→ Work item
Among the records below, find the line that has "end else if"; from there, give the lines again exactly, and stop after the line that has "cyc_reject |-> ($stable(cyc_ad)".

[Opening Input data section]

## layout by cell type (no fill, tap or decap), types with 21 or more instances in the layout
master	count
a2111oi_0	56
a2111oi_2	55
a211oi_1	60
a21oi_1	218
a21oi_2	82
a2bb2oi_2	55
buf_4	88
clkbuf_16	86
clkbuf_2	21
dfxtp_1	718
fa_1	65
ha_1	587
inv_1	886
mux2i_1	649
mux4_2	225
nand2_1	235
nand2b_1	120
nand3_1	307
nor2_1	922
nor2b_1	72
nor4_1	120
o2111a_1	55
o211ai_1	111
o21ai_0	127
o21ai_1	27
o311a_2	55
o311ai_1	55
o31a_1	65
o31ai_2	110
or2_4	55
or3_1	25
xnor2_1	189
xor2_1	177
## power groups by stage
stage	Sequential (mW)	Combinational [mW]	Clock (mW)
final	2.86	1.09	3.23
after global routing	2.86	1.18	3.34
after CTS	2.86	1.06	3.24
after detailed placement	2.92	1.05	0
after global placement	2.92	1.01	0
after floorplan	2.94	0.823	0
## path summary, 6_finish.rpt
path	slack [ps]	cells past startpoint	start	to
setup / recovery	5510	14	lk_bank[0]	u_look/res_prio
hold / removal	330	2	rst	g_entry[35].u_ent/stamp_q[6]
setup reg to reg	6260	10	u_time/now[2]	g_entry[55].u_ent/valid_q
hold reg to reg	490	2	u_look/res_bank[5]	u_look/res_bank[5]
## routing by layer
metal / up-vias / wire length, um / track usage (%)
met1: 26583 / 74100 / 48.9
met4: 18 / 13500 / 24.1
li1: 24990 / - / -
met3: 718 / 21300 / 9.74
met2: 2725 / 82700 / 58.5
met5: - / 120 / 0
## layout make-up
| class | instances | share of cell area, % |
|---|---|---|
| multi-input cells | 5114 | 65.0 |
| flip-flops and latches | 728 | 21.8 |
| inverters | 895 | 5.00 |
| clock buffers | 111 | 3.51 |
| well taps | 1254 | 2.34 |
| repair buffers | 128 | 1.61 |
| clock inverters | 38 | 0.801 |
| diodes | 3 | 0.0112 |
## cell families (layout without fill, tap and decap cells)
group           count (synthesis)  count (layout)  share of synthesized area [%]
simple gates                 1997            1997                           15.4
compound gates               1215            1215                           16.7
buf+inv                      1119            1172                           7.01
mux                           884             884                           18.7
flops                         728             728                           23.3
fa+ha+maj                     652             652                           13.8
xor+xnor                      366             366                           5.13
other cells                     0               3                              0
**src/rtl/wprot_pkg.sv**
```systemverilog
package wprot_pkg;
  typedef struct packed {
    logic       en;
    logic [1:0] size;
    logic       lock;
  } wp_cfg_t;

  localparam int CFG_W = $bits(wp_cfg_t);

  // lowest top-two-bit value that falls inside the protected region
  function automatic logic [1:0] region_floor(input logic [1:0] size);
    return ~size;
  endfunction
endpackage

```
**src/rtl/wprot_cfg_reg.sv**
```systemverilog
module wprot_cfg_reg
  import wprot_pkg::*;
#(
  parameter int CNT_W = 6
) (
  input  logic             clk,
  input  logic             rst_n,
  input  logic             wr_en,
  input  logic [7:0]       wr_data,
  input  logic [CNT_W-1:0] wr_count,
  output wp_cfg_t          cfg
);
  localparam logic [CNT_W-1:0] ONE_BYTE = CNT_W'(1);

  logic take;
  assign take = wr_en && (wr_count == ONE_BYTE) && !cfg.lock;

  always_ff @(posedge clk or negedge rst_n) begin
    if (!rst_n) cfg <= '0;
    else if (take) cfg <= wp_cfg_t'(wr_data[CFG_W-1:0]);
  end


  lock_freeze_chk: assert property (@(posedge clk) disable iff (!rst_n)
    $past(cfg.lock) |-> $stable(cfg));


  count_discard_chk: assert property (@(posedge clk) disable iff (!rst_n)
    (wr_en && wr_count != ONE_BYTE) |=> $stable(cfg));
endmodule

```
**src/rtl/wprot_range.sv**
```systemverilog
module wprot_range
  import wprot_pkg::*;
#(
  parameter int ADDR_W = 14
) (
  input  logic              clk,
  input  logic              rst_n,
  input  wp_cfg_t           cfg,
  input  logic [ADDR_W-1:0] addr,
  output logic              prot
);
  localparam int TOP = ADDR_W - 1;

  logic [1:0] quarter;

  generate
    if (ADDR_W >= 2) begin : g_wide
      assign quarter = addr[TOP -: 2];
    end else begin : g_narrow
      assign quarter = {addr[0], 1'b0};
    end
  endgenerate

  assign prot = cfg.en && (quarter >= region_floor(cfg.size));


  off_clear_chk: assert property (@(posedge clk) disable iff (!rst_n)
    !cfg.en |-> !prot);


  whole_array_chk: assert property (@(posedge clk) disable iff (!rst_n)
    (cfg.en && cfg.size == 2'b11) |-> prot);


  top_quarter_chk: assert property (@(posedge clk) disable iff (!rst_n)
    (cfg.en && quarter == 2'b11) |-> prot);
endmodule

```
**src/rtl/wprot_readback.sv**
```systemverilog
module wprot_readback
  import wprot_pkg::*;
(
  input  logic       clk,
  input  logic       rst_n,
  input  logic       rd_en,
  input  logic       busy,
  input  wp_cfg_t    cfg,
  output logic       rd_done,
  output logic       rd_ok,
  output logic [7:0] rd_data
);
  always_ff @(posedge clk or negedge rst_n) begin
    if (!rst_n) begin
      rd_done <= 1'b0;
      rd_ok   <= 1'b0;
      rd_data <= '0;
    end else begin
      rd_done <= rd_en;
      rd_ok   <= rd_en && !busy;
      rd_data <= (rd_en && !busy) ? {{(8 - CFG_W){1'b0}}, cfg} : 8'h00;
    end
  end


  busy_refuse_chk: assert property (@(posedge clk) disable iff (!rst_n)
    (rd_en && busy) |=> (rd_done && !rd_ok && rd_data == 8'h00));


  grant_chk: assert property (@(posedge clk) disable iff (!rst_n)
    (rd_en && !busy) |=> (rd_done && rd_ok && rd_data[7:4] == 4'h0));
endmodule

```
**src/rtl/wprot_guard.sv**
```systemverilog
module wprot_guard
  import wprot_pkg::*;
#(
  parameter int ADDR_W = 14,
  parameter int CNT_W  = 6
) (
  input  logic              clk,
  input  logic              rst_n,
  input  logic              wr_en,
  input  logic [7:0]        wr_data,
  input  logic [CNT_W-1:0]  wr_count,
  input  logic              rd_en,
  input  logic              wcyc_busy,
  output logic              rd_done,
  output logic              rd_ok,
  output logic [7:0]        rd_data,
  input  logic [ADDR_W-1:0] chk_addr,
  output logic              chk_prot
);
  wp_cfg_t cfg;

  wprot_cfg_reg #(.CNT_W(CNT_W)) cfg_i (
    .clk(clk), .rst_n(rst_n), .wr_en(wr_en), .wr_data(wr_data),
    .wr_count(wr_count), .cfg(cfg)
  );

  wprot_range #(.ADDR_W(ADDR_W)) range_i (
    .clk(clk), .rst_n(rst_n), .cfg(cfg), .addr(chk_addr), .prot(chk_prot)
  );

  wprot_readback read_i (
    .clk(clk), .rst_n(rst_n), .rd_en(rd_en), .busy(wcyc_busy), .cfg(cfg),
    .rd_done(rd_done), .rd_ok(rd_ok), .rd_data(rd_data)
  );


  repeat_read_chk: assert property (@(posedge clk) disable iff (!rst_n)
    ($past(rd_ok) && rd_ok && $stable(cfg)) |-> $stable(rd_data));
endmodule

```
**config.mk**
```make
export PLATFORM = sky130hd
export DESIGN_NAME = wprot_guard
export DESIGN_NICKNAME = d
export VERILOG_FILES = /design/src/rtl/wprot_pkg.sv /design/src/rtl/wprot_cfg_reg.sv /design/src/rtl/wprot_range.sv /design/src/rtl/wprot_readback.sv /design/src/rtl/wprot_guard.sv
export SDC_FILE = /design/constraint.sdc
export NUM_CORES = 1
export LEC_CHECK = 0
export BUFFER_PORTS_ARGS = -buffer_cell sky130_fd_sc_hd__buf_2
export CAP_MARGIN = 30
export CORE_AREA = 2 2 39 41
export CTS_CLUSTER_DIAMETER = 80
export DETAILED_ROUTE_END_ITERATION = 16
export DIE_AREA = 0 0 41 43
export GPL_TIMING_DRIVEN = 0
export PLACE_DENSITY = 0.77
export SLEW_MARGIN = 10
export SYNTH_ARGS = -nofsm -noshare
export SYNTH_HDL_FRONTEND = slang
export SYNTH_SLANG_ARGS = --single-unit
export TNS_END_PERCENT = 5
```
**constraint.sdc**
```tcl
create_clock -name clk -period 3.1 [get_ports clk]
set_input_delay 0.62 -clock clk [delete_from_list [all_inputs] [get_ports clk]]
set_output_delay 0.62 -clock clk [all_outputs]
set_load 0.03 [all_outputs]
```
==> results of run 1 <==
==> where the power goes <==
group	switching (mW)	internal, mW	total (mW)
Sequential	0.00618	0.141	0.147
Combinational	0.0320	0.0260	0.0580
Clock	0.0439	0.0713	0.115
==> cell families (layout without fill, tap and decap cells) <==
logic type | Yosys count | count (layout) | share of synthesized area
compound gates | 2 | 2 | 0.0298
other cells | 1 | 4 | 0.00812
fa+ha+maj | 2 | 2 | 0.0542
flops | 10 | 10 | 0.542
simple gates | 10 | 10 | 0.211
mux | 3 | 3 | 0.0732
buf+inv | 6 | 33 | 0.0813
==> worst max-delay path, stage by stage <==
cell,delay (ns)
buf_2,0.08
inv_1,0.03
ha_1,0.27
nand2b_1,0.15
a21oi_1,0.14
nor2b_1,0.06
buf_2,0.17
==> synthesized netlist by cell type <==
master and instances:
dfrtp_1 10, nand2_2 1, buf_4 4, and2_1 4, nor2b_1 2, mux2_1 3, a21oi_1 1, inv_1 2
nand2b_1 1, conb_1 1, a31o_1 1, ha_1 2, nor4b_4 2
==> registers in the layout, indices dropped and copies added (netlist names) <==
| name | flops |
|---|---|
| cfg_i.cfg | 4 |
| read_i.rd_data | 4 |
| read_i.rd_done | 1 |
| read_i.rd_ok | 1 |
==> metrics by stage <==
stage | instances | worst slack [ns] | instance area (µm²) | util
floorplan | 37 | 1.00 | 473 | -
global placement | 76 | 0.995 | 608 | 0.439
detailed placement | 76 | 0.976 | 608 | 0.439
CTS | 80 | 0.964 | 644 | 0.466
global route | 80 | 0.823 | 644 | 0.466
finish | 80 | 0.959 | 644 | 0.466
==> routing by layer <==
metal,part of all wire,up-vias
li1,-,163
met1,0.36,144
met2,0.54,12
met3,0.10,0
met4,0,0
met5,0,-
==> worst paths after layout <==
path	to	slack, ns
setup / recovery	chk_prot	0.96
hold / removal	read_i.rd_data[1]	0.20
setup reg to reg	cfg_i.cfg[3]	1.88
hold reg to reg	read_i.rd_data[1]	0.52
max in group asynchronous	read_i.rd_done	2.72
min in group clk	read_i.rd_done	0.48
==> final cells by class <==
cell class	instances	area (µm²)	area share
Sequential cell	10	250	0.388
Multi-Input combinational cell	21	185	0.287
Timing Repair Buffer	23	115	0.179
Clock buffer	4	36.3	0.0563
Buffer	4	30.0	0.0466
Tap cell	16	20.0	0.0311
Inverter	2	7.51	0.0117
==> results.md, run 1 <==
* Largest net degree at the start of global routing at 11
* Total power at 0.320 mW
* GRT met3 Usage at 0.0524
* Later-pin clock latency in the skew report at 0.26 ns
* Synth Register Bits at 10
* Share of cells above drive strength 1 at 0.531
* Reg-to-reg critical path startpoint: cfg_i.cfg[0]
* CTS Hold Bufs at 0
* Total grt overflow at 0
* Data required, critical path at 2.48 ns
* Initial antenna violation count at 0
* Total Routing Usage GR at 0.0932
* Most frequent cells in the layout: 23 x buf_2, 10 x dfrtp_1, 4 x and2_1, 4 x buf_4, 4 x conb_1
* Global routing usage on met2 at 0.153
* Initial Utilization at 0.334
* Synth Cell Area at 462 µm²
* Kind of critical path: in2out
* Fill cells at 126
* Clock Root Buffer: clkbuf_4
* Leakage power at 0.366 nW
* DRT Pass-1 Iters at 2
* Share of the synthesized area in the top cell type at 0.542
* Die W at 41 µm
* Crit path launch: chk_addr[12]
* Final wirelength at 708 µm
* Io pins at 44
* Avg Vias per Cell at 3.99
* Minimum clock period after layout at around 2.1 ns
* Final GP Congestion at 0.606
* Yosys warns at 0
* Setup TNS at 0 ns
* Clk slew on worst S/H paths at 0.07 ns
* Min Hold Slack at 0.199 ns
* Worst-path fanout max at 1
* Final Cycle Share at 0.691
* Status: completed
* Max Slew Vio Count at 0
* Drt first-iter violations at 9
* FP Rows at 14
* R2R depth at 3
* CTS Buf Count at 3
* Die area at 1760 µm²
* Post-synth top area cell: dfrtp_1
* Global-route wire length before repair at 1070 µm
* Die height at 43 µm
* CTS tree: yes
* Area Overhead vs Synth at 39.6%
* Maxcap violations at 0
* Max Clk Rate at around 470 MHz
* Hold Crit Class: in2async
* TritonCTS Sinks at 10
* Vias in the first global route at between 200 and 300
* Post-CTS Repair Setup Buffers at 0
* Remaining DRCs at 0
* Sequential-to-total area share from yosys stat at 0.542
* Top cells by area in the synthesized netlist: dfrtp_1 54%, nor4b_4 10%, mux2_1 7.3%, buf_4 6.5%, and2_1 5.4%
* Unique masters post-synth at 13
* CTS resizes at 0
* GR peak layer: met2
* VDD IR max at 0.201 mV
* Commonest non-fill, non-tap cell in the layout: buf_2
* DR vias at ~320
* Core area at 1380 µm²
* Maximum clock insertion buffer count at 2
* Final setup viols at 0
* Hold Violations, Final at 0
* Drt wl/cell at roughly 9 µm
* CP Capture Type: output pin
* Number of H-tree levels at 1
* Synth Instances at 34
* GR Util met1 at 0.0795
* Buffers on Ports at 23
* Clk_skew at between 0.001 and 0.0015 ns
* Layout net count at 100
* Final HPWL DP at about 620 µm
* Startpoint class of the critical path: input port
* Critical Path AT at 1.52 ns
* Antenna cells at 0
* Post-DRT Antenna Nets at 0
* PwrDens at 497 nW/µm²
* Avg Inst Size Synth at between 10 and 15 µm²
* RSZ-0062 raised after global routing: false
No activity file was read; power rests on OpenSTA's default activity.
==> run 2, diff against run 1 <==
- CORE_AREA: 2 2 39 41 -> 2 2 40 42
- DIE_AREA: 0 0 41 43 -> 0 0 42 44
- PLACE_DENSITY: 0.77 -> 0.73
- clock period: 3.1 -> 2.2 ns (I/O delays scaled with it)
==> run 2 against run 1 <==
  * Clock power increased by 39%
  * Flip-flop and latch count did not move
  * Global-route usage decreased by 0.94 points
  * Design area did not move
  * Utilization is 1.1 points lower
  * Critical path depth shrank 1
  * Hold slack got worse by 0.18 ns
  * Via count up 0.63%
  * Wire length fell by 0.42%
  * Sequential share of layout area unchanged
  * Critical endpoint unchanged
==> results.md, run 2 (synthesis gave the netlist of run 1 again) <==
* Final wirelength at 705 µm (-0.42%)
* Buffers on Ports at 23 (unchanged)
* Total Routing Usage GR at 0.0838 (-0.00944)
* Avg Vias per Cell at 4.01 (+0.63%)
* Total grt overflow at 0 (unchanged)
* Later-pin clock latency in the skew report at 0.26 ns (about the same)
* DR vias at 321 (+0.63%)
* Antenna cells at 0 (unchanged)
* CTS Hold Bufs at 0 (unchanged)
* TritonCTS Sinks at 10 (unchanged)
* Final setup viols at 0 (unchanged)
* Data required, critical path at 1.76 ns (-0.72 ns)
* CP Capture Type: output pin
* Clk slew on worst S/H paths at 0.06 ns (about the same)
* Final Util at 0.454 (-0.0115)
* Core area at 1420 µm² (+2.5%)
* Io pins at 44 (unchanged)
* Initial antenna violation count at 0 (unchanged)
* Hold Crit Class: in2async
* Drt first-iter violations at 3 (-6)
* Final HPWL DP at 597 µm (-3.5%)
* Vias in the first global route at 268 (-7.3%)
* RSZ-0062 raised after global routing: false
* Largest net degree at the start of global routing at 11 (unchanged)
* Maxcap violations at 0 (unchanged)
* Share of cells above drive strength 1 at 0.531 (unchanged)
* DRT Pass-1 Iters at 2 (unchanged)
* Leakage power at 0.366 nW (unchanged)
* Worst-path fanout max at 3 (+2)
* Final Cycle Share at 0.841
* FP Rows at 14 (unchanged)
* Total power at 0.448 mW (+40%)
* Global-route wire length before repair at 1080 µm (+0.65%)
* Max Slew Vio Count at 0 (unchanged)
* Crit-path max cell delay at 0.36 ns (+0.09 ns)
* Layout net count at 100 (unchanged)
* Initial Utilization at 0.325 (-0.00824)
* Worst setup margin at 0.350 ns (-0.609 ns)
* Die height at 44 µm (+2.3%)
* Setup TNS at 0 ns (unchanged)
* Kind of critical path: reg2out
* Post-CTS Repair Setup Buffers at 0 (unchanged)
* Number of H-tree levels at 1 (unchanged)
* CTS resizes at 0 (unchanged)
* CTS tree: yes
* Remaining DRCs at 0 (unchanged)
* Post-DRT Antenna Nets at 0 (unchanged)
* Most frequent cells in the layout: 23 x buf_2, 10 x dfrtp_1, 4 x and2_1, 4 x buf_4, 4 x conb_1
* Final GP Congestion at 0.670 (+11%)
* Startpoint class of the critical path: flip-flop
* Clock Root Buffer: clkbuf_4
* Dpl ws at 0.445 ns (-0.531 ns)
* Die W at 42 µm (+2.4%)
* Clk_skew at 0.00452 ns (+0.00328 ns)
* Design area at 644 µm² (unchanged)
* Minimum clock period after layout at 1.85 ns
* Post-DP Area at 608 µm² (unchanged)
* Slowest CP cell: dfrtp_1
* Crit-path cells: inv_1 -> ha_1 -> nand2b_1 -> a21oi_1 -> nor2b_1 -> buf_2
* CTS Buf Count at 3 (unchanged)
* Area Overhead vs Synth at 39.6% (unchanged)
* Drt wl/cell at 8.81 µm (-0.42%)
* Max Clk Rate at 541 MHz
* Maximum clock insertion buffer count at 2 (unchanged)
* Die area at 1850 µm² (+4.8%)
* PwrDens at 696 nW/µm² (+40%)
* Largest registers: cfg_i.cfg (4), read_i.rd_data (4)
* Hold Violations, Final at 0 (unchanged)
* Critical Path AT at 1.41 ns (-0.11 ns)
* Min Hold Slack at 0.0206 ns (-0.178 ns)
* VDD IR max at 0.303 mV (+51%)
* Status: completed
* Commonest non-fill, non-tap cell in the layout: buf_2
* DP Cell Count at 76 (unchanged)
* Post-route insts no fill at 80 (unchanged)
run 2: where the power goes:
group,internal [mW],switching (mW)
Combinational,0.0367,0.0447
Clock,0.100,0.0594
Sequential,0.198,0.00885
run 2: routing by layer:
metal,track usage,part of all wire,up-vias
met5,0,0,-
met4,0.0387,0,0
met1,0.0807,0.37,146
li1,-,-,163
met3,0.0542,0.079,0
met2,0.141,0.55,12
run 2: critical path, delay by kind of cell (launching register included):
| kind | cells | cell delay, ns |
|---|---|---|
| compound gates | 1 | 0.14 |
| fa+ha+maj | 1 | 0.26 |
| buf+inv | 2 | 0.22 |
| flops | 1 | 0.36 |
| simple gates | 2 | 0.19 |
run 2: path summary, 6_finish.rpt:
path                         startpoint                 to  slack, ns  cells after the start
setup / recovery           cfg_i.cfg[1]           chk_prot       0.35                      6
hold / removal                    rst_n  read_i.rd_data[2]       0.02                      1
setup reg to reg           cfg_i.cfg[0]       cfg_i.cfg[2]       0.96                      3
hold reg to reg            cfg_i.cfg[1]  read_i.rd_data[1]       0.51                      1
max in group asynchronous         rst_n       cfg_i.cfg[3]       1.99                      1
min in group clk                  rd_en     read_i.rd_done       0.29                      1
run 2: cell type report:
class | count | area [µm²]
Timing Repair Buffer | 23 | 115
Multi-Input combinational cell | 21 | 185
Sequential cell | 10 | 250
Fill cell | 134 | 774
Inverter | 2 | 7.51
Buffer | 4 | 30.0
Tap cell | 16 | 20.0
Clock buffer | 4 | 36.3
[src/rtl/cfg_idsel_pkg.sv]
// Shared types for the configuration cycle decoder.
// Assumes a 4-bit command/byte-enable bus during the address phase.
package cfg_idsel_pkg;

    // Command codes driven during a configuration address phase.
    typedef enum logic [3:0] {
        CMD_CFG_READ  = 4'b1010,
        CMD_CFG_WRITE = 4'b1011
    } cfg_cmd_e;

    // Address-phase type marker in the two lowest address bits.
    localparam logic [1:0] TYPE0_MARK = 2'b00;

endpackage

[src/rtl/idsel_line_decoder.sv]
// Decodes a device number into one select line among the upper address
// bits, and reports whether the device number has a line at all.
// Assumes SEL_LSB < AD_W; the line count is AD_W - SEL_LSB.
module idsel_line_decoder #(
    parameter int DEV_W   = 5,
    parameter int AD_W    = 32,
    parameter int SEL_LSB = 16
) (
    input  logic [DEV_W-1:0]          dev,
    output logic [AD_W-SEL_LSB-1:0]   sel_lines,
    output logic                      in_range
);
    localparam int NUM_LINES = AD_W - SEL_LSB;
    localparam logic [DEV_W:0] LINE_LIMIT = (DEV_W+1)'(NUM_LINES);

    // One comparator per select line.
    for (genvar i = 0; i < NUM_LINES; i++) begin : g_line
        assign sel_lines[i] = (dev == DEV_W'(i));
    end

    // Device numbers past the last line cannot be placed on the bus.
    always_comb begin
        in_range = ({1'b0, dev} < LINE_LIMIT);
    end

endmodule

[src/rtl/cfg_addr_former.sv]
// Builds the address-phase word and the command code from the select
// lines, the function number, the register offset and the direction.
// Assumes the function field ends below SEL_LSB. The byte-lane bits of
// the register offset are not part of the address phase.
module cfg_addr_former
    import cfg_idsel_pkg::*;
#(
    parameter int FUNC_W  = 3,
    parameter int REG_W   = 8,
    parameter int AD_W    = 32,
    parameter int SEL_LSB = 16
) (
    input  logic [AD_W-SEL_LSB-1:0] sel_lines,
    input  logic [FUNC_W-1:0]       func,
    input  logic [REG_W-1:0]        regoff,
    input  logic                    write,
    output logic [AD_W-1:0]         ad,
    output logic [3:0]              cbe
);
    localparam int DW_W     = REG_W - 2;
    localparam int FUNC_LSB = 2 + DW_W;

    // Byte-lane bits belong to the data phase and are dropped here.
    logic unused_byte_lane;
    assign unused_byte_lane = ^regoff[1:0];

    // Place every field at its bit position; unused gaps stay zero.
    always_comb begin
        ad                          = '0;
        ad[AD_W-1:SEL_LSB]          = sel_lines;
        ad[FUNC_LSB +: FUNC_W]      = func;
        ad[2 +: DW_W]               = regoff[REG_W-1:2];
        ad[1:0]                     = TYPE0_MARK;
    end

    // Pick the configuration command from the direction flag.
    always_comb begin
        cbe = write ? CMD_CFG_WRITE : CMD_CFG_READ;
    end

endmodule

[src/rtl/cycle_issue_stage.sv]
// Registers the decoded address phase on acceptance and produces the
// one-cycle start or reject pulse. Holds the last good address phase
// across rejected requests. Assumes accept is already qualified by ready.
module cycle_issue_stage #(
    parameter int AD_W = 32
) (
    input  logic            clk,
    input  logic            rst_n,
    input  logic            accept,
    input  logic            in_range,
    input  logic [AD_W-1:0] ad_next,
    input  logic [3:0]      cbe_next,
    output logic            busy,
    output logic            cyc_start,
    output logic            cyc_reject,
    output logic [AD_W-1:0] cyc_ad,
    output logic [3:0]      cyc_cbe
);
    // Pulse flags and the busy marker for the issue cycle.
    always_ff @(posedge clk) begin
        if (!rst_n) begin
            busy       <= 1'b0;
            cyc_start  <= 1'b0;
            cyc_reject <= 1'b0;
        end else begin
            busy       <= accept;
            cyc_start  <= accept && in_range;
            cyc_reject <= accept && !in_range;
        end
    end

    // Address-phase register, loaded only by requests that fit the bus.
    always_ff @(posedge clk) begin
        if (!rst_n) begin
            cyc_ad  <= '0;
            cyc_cbe <= 4'b0000;
        end else if (accept && in_range) begin
            cyc_ad  <= ad_next;
            cyc_cbe <= cbe_next;
        end
    end

    AST_REJECT_HOLDS_AD: assert property (@(posedge clk) disable iff (!rst_n)
        cyc_reject |-> ($stable(cyc_ad) && $stable(cyc_cbe)));
    AST_START_ONE_CYCLE: assert property (@(posedge clk) disable iff (!rst_n)
        cyc_start |=> !cyc_start);
    AST_PULSES_EXCLUSIVE: assert property (@(posedge clk) disable iff (!rst_n)
        !(cyc_start && cyc_reject));

endmodule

[Closing Input data section]

→ Response box
        end else if (accept && in_range) begin
            cyc_ad  <= ad_next;
            cyc_cbe <= cbe_next;
        end
    end

    AST_REJECT_HOLDS_AD: assert property (@(posedge clk) disable iff (!rst_n)
        cyc_reject |-> ($stable(cyc_ad) && $stable(cyc_cbe)));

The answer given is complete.